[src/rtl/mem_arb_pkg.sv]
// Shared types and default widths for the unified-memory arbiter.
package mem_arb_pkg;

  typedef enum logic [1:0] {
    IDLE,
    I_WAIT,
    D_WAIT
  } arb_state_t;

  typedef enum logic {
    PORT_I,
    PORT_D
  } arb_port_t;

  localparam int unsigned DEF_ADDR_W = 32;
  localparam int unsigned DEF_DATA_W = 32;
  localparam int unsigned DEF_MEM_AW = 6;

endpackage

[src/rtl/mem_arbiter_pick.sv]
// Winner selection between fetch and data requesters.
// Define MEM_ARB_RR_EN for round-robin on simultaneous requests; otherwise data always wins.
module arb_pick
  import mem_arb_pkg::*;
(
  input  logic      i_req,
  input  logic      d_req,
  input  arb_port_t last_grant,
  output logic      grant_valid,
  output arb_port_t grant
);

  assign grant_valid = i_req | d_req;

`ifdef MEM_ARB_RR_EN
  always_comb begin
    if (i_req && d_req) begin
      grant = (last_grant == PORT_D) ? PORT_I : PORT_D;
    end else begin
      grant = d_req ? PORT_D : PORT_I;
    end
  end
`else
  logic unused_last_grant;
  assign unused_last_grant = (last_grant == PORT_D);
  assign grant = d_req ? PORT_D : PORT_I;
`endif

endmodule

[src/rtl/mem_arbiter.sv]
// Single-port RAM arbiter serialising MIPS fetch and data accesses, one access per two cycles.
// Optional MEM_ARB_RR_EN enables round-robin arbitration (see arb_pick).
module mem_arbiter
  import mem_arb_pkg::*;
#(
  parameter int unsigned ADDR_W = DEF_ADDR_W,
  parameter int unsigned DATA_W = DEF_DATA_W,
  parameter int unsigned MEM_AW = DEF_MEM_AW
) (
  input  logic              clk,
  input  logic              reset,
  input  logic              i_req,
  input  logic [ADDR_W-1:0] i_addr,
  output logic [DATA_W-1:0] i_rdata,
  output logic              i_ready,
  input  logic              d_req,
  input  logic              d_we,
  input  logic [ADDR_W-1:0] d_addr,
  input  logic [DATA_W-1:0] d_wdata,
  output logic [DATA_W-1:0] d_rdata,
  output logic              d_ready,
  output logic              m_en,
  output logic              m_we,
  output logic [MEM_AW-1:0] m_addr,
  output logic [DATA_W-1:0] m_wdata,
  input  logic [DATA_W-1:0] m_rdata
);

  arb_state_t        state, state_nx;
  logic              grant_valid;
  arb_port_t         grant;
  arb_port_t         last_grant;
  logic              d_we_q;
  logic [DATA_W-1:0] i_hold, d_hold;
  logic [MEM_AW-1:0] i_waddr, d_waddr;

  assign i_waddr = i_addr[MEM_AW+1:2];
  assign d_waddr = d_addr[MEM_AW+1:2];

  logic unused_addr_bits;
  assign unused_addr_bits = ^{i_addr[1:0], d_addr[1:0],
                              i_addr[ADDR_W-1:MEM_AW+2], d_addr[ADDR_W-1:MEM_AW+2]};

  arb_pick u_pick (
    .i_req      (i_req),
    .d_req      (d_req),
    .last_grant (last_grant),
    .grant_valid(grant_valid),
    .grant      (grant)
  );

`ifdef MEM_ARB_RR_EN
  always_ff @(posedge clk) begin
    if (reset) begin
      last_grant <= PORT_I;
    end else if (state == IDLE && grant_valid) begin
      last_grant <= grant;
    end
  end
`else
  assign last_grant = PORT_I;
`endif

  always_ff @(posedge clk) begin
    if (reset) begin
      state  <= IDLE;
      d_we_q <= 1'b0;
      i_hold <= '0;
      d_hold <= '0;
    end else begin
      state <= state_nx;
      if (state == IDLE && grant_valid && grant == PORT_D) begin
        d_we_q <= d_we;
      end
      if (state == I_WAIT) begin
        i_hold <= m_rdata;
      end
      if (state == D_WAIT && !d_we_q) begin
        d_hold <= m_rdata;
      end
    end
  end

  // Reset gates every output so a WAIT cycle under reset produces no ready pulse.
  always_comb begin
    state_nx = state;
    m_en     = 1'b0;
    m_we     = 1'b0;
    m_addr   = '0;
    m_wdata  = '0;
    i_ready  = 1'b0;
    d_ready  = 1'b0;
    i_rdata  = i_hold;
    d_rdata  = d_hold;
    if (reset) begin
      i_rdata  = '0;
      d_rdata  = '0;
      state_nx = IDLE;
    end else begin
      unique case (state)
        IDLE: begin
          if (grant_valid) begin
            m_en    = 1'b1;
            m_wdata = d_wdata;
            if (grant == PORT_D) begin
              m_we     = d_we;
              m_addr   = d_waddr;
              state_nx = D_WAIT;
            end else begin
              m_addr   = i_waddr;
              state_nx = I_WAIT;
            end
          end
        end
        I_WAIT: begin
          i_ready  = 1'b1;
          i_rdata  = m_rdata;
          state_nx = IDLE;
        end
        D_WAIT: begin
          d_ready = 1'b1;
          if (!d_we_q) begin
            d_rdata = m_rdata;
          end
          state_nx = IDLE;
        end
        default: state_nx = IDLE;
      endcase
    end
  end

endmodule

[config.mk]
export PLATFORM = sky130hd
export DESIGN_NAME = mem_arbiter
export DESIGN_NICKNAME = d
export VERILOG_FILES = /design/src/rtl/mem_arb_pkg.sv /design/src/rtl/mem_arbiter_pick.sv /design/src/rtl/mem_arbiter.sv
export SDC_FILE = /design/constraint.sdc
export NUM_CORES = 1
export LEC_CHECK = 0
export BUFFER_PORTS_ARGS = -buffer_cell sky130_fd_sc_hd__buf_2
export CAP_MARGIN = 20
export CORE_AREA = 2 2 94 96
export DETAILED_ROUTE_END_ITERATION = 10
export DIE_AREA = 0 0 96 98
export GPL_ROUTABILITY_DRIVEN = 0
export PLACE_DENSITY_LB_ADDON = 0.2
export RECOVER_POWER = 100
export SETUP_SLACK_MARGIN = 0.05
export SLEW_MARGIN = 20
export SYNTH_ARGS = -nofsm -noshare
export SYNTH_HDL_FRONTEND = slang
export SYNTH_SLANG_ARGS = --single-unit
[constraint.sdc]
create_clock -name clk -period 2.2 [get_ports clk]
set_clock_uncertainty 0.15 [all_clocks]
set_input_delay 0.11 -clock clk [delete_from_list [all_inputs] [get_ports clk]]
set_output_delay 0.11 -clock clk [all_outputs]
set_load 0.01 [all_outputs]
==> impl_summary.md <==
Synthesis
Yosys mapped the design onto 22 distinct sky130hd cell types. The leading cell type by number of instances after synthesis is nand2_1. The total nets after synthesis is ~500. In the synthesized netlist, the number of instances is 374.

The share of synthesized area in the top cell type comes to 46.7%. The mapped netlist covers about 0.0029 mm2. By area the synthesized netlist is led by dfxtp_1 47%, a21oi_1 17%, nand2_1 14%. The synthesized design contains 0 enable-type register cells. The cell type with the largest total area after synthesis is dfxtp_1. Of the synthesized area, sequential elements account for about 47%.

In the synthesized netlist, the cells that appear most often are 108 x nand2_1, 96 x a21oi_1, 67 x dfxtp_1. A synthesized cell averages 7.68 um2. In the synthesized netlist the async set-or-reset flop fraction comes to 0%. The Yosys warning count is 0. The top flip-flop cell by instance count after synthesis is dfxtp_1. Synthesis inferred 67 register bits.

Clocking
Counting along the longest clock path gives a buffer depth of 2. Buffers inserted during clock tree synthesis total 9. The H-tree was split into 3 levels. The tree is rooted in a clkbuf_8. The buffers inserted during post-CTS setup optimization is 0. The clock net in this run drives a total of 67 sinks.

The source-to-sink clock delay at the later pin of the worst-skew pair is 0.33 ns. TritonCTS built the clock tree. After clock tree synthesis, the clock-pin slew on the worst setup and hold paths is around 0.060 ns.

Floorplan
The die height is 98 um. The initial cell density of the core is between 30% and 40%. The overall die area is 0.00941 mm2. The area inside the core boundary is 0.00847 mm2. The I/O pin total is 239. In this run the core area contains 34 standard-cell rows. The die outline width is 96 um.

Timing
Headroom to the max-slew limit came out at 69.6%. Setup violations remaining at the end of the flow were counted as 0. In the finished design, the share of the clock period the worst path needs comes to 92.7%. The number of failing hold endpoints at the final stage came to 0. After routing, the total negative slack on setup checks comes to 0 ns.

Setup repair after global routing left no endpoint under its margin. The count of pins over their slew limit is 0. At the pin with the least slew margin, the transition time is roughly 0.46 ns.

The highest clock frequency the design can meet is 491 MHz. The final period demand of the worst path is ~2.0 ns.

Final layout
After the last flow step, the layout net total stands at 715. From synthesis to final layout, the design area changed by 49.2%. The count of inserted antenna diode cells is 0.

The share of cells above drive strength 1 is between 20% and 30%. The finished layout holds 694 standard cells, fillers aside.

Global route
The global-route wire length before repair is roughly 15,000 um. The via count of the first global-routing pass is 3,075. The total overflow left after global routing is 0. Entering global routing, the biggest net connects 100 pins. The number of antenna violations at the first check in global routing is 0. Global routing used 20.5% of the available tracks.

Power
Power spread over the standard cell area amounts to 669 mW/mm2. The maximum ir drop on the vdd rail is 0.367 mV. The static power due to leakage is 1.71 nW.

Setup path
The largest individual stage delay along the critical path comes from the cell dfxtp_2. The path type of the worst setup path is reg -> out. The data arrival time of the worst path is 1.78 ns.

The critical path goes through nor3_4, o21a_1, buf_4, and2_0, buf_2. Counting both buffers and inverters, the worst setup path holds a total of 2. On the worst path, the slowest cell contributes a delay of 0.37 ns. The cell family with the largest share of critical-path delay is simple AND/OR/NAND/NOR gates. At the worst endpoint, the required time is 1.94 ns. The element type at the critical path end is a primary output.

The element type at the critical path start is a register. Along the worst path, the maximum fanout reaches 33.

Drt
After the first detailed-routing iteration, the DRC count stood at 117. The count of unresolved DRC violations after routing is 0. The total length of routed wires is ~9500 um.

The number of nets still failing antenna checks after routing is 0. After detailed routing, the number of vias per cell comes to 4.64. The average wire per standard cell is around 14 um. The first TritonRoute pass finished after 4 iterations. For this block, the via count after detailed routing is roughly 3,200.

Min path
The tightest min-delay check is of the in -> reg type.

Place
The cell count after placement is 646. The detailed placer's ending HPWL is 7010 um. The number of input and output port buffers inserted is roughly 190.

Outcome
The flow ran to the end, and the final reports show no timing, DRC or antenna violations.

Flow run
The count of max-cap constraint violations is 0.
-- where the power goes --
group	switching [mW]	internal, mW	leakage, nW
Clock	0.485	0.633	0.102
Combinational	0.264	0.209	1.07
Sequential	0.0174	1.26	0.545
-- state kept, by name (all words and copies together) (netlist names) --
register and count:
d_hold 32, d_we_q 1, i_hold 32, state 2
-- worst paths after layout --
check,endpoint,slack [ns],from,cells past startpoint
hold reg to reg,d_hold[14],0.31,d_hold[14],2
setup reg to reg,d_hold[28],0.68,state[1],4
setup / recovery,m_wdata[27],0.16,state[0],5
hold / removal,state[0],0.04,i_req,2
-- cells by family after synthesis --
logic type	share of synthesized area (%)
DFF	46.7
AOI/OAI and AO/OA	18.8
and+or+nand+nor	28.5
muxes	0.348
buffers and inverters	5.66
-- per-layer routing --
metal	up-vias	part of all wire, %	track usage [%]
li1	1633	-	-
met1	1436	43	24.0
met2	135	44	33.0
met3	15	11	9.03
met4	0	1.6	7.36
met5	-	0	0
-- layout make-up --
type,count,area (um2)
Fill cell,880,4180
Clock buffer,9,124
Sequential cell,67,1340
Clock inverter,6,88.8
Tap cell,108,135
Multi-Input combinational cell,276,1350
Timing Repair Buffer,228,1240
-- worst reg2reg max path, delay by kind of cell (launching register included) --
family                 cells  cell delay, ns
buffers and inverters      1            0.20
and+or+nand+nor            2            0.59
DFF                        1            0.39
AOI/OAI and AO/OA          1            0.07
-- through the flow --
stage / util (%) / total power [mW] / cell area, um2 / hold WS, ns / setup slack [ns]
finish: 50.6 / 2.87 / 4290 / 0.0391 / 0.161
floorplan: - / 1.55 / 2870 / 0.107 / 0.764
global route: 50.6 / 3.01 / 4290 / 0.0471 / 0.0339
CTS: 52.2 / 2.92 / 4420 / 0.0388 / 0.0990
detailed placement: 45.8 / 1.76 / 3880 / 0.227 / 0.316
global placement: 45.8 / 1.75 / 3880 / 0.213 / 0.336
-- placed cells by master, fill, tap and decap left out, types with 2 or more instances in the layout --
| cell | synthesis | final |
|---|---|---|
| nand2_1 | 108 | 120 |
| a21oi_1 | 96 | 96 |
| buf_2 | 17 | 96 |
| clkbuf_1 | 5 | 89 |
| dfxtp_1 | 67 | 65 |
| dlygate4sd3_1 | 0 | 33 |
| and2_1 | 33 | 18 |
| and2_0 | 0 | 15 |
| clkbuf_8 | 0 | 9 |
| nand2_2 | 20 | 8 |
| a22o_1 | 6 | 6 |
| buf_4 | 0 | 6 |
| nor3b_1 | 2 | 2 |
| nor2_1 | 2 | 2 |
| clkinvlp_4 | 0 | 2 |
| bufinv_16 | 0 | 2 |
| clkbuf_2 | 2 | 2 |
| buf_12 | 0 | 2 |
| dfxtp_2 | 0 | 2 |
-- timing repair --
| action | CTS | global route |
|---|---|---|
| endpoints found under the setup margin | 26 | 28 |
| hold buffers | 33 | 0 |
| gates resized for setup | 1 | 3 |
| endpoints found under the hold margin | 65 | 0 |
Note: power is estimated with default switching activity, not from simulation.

######

[Try it]
Go through the records above and return each line in which the word "family" occurs.

[Worked solution]
The critical path goes through nor3_4, o21a_1, buf_4, and2_0, buf_2. Counting both buffers and inverters, the worst setup path holds a total of 2. On the worst path, the slowest cell contributes a delay of 0.37 ns. The cell family with the largest share of critical-path delay is simple AND/OR/NAND/NOR gates. At the worst endpoint, the required time is 1.94 ns. The element type at the critical path end is a primary output.
-- cells by family after synthesis --
family                 cells  cell delay, ns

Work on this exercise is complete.